Spelling variation of either of these names, register with rootschat ( Uk based message board) and have a look onthe surname list, where in the Midlands are you researching East Mid or West Mids.......on the last weblink I gave you are some resources for Rutalnd ( East Mids) in the documents page aand some of the links will help you freebmd, freereg, freecen
Farnan
Recorded as Farnan, Farnin, Farning, Farnon, Farahan, Farriname, Farnane, Fernan, Fernon and probably others, this is claimed to be a surname of Irish origins. This may well be so, although there is just a possiblity that it may be French, and a variant of Faron or Farnoux, a nickname surname for a miller of flour. What is certainly true is that it has been recorded in Irish church registers since the Stuart period as shown below, and it has been claimed that a family called Farnon of Ardstraw in County Tyrone held the position of erenagh since medieval times. This was a heriditary title for people responsible for the maintenance and operation of church lands, which may include farms as well as the church itself and houses associated with it. However we have not been able to prove this assertion.

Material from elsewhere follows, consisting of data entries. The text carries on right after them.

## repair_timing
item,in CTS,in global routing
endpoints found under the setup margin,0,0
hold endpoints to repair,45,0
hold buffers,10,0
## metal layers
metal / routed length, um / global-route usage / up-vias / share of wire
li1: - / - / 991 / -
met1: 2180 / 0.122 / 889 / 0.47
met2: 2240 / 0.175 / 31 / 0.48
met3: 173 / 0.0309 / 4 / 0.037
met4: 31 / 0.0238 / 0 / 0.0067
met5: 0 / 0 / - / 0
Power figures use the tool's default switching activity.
$ cat src/rtl/nor_cmd_pkg.sv
package nor_cmd_pkg;
  localparam int DW    = 8;
  localparam int KEY_W = 11;

  localparam logic [KEY_W-1:0] KEY_A1 = 11'h555;
  localparam logic [KEY_W-1:0] KEY_A2 = 11'h2AA;

  localparam logic [DW-1:0] C_UNL1 = 8'hAA;
  localparam logic [DW-1:0] C_UNL2 = 8'h55;
  localparam logic [DW-1:0] C_PGM  = 8'hA0;
  localparam logic [DW-1:0] C_ERS  = 8'h80;
  localparam logic [DW-1:0] C_ID   = 8'h90;
  localparam logic [DW-1:0] C_CHIP = 8'h10;
  localparam logic [DW-1:0] C_SECT = 8'h30;
  localparam logic [DW-1:0] C_RES  = 8'h30;
  localparam logic [DW-1:0] C_SUSP = 8'hB0;
  localparam logic [DW-1:0] C_RST  = 8'hF0;
  localparam logic [DW-1:0] ID_MFR = 8'hC2;
  localparam logic [DW-1:0] ID_DEV = 8'hAD;

  typedef enum logic [1:0] {MD_READ = 2'd0, MD_ID = 2'd1, MD_BUSY = 2'd2, MD_SUSP = 2'd3} mode_e;
  typedef enum logic [2:0] {SQ_IDLE, SQ_AA, SQ_55, SQ_PGM, SQ_E1, SQ_E2, SQ_E3} seq_e;
  typedef enum logic [1:0] {OP_NONE, OP_PROG, OP_CHIP, OP_SECT} op_e;

  typedef struct packed {
    logic rst;
    logic pgm;
    logic chip;
    logic sect;
    logic susp;
    logic res;
    logic id;
  } kick_t;

  // Identifier-mode response for the two low address bits.
  function automatic logic [DW-1:0] id_byte(input logic [1:0] off, input logic locked);
    if (off[1]) return {{(DW-1){1'b0}}, locked};
    return off[0] ? ID_DEV : ID_MFR;
  endfunction
endpackage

The surname appears to be first recorded in the church registers of Dublin in 1685 when Mary Farahan as spelt, married one William Hamilton at St Andrews Dublin, and in London Francis Farnan married Margaret Fitzhenry, as Irish a surname as you can get, at St Pancras Old Church, on October 28th 1771. The name in any form that we can recognise does not seem to have been recorded in the surviving church registers of the city of London before that date, some five hundred years after the original creation of surnames. This would suggest that it is either or a non - English origin, or the original spelling has been transposed.
Farnham
This interesting and unusual name is of Medieval English origin and is locational from places so called in Berkshire, Dorset, Essex, Suffolk, Surrey, Yorkshire and Northumberland. All the places except Northumberland derive from the Old English "fearn", fern and "hamm", a low lying meadow, thus a meadow where ferns grew. The earliest recordings of these place names are as follows; Ferneham (Domesday Book of 1086 Berkshire) Phernham (Domesday Book, Essex) Farnham (Domesday Book, Suffolk) Fearnhamme (The Anglo Saxon Chronicle 894, Surrey) Farneham (Domesday Book, Yorkshire). However, Farnham in Northumberland is first recorded as Thirnum (fees 1242) and is a derivation of the Old English pre 7th "thyrne" thorn bush, and "hamm", meadow. One, Edward Farnham married Katherine Higgons, London, 1665. The first recorded spelling of the family name is shown to be that of John de Farnam, which was dated 1324, in Yorkshire, during the reign of King Edward 11 known as "Edward of Caernafon", 1307 - 1327.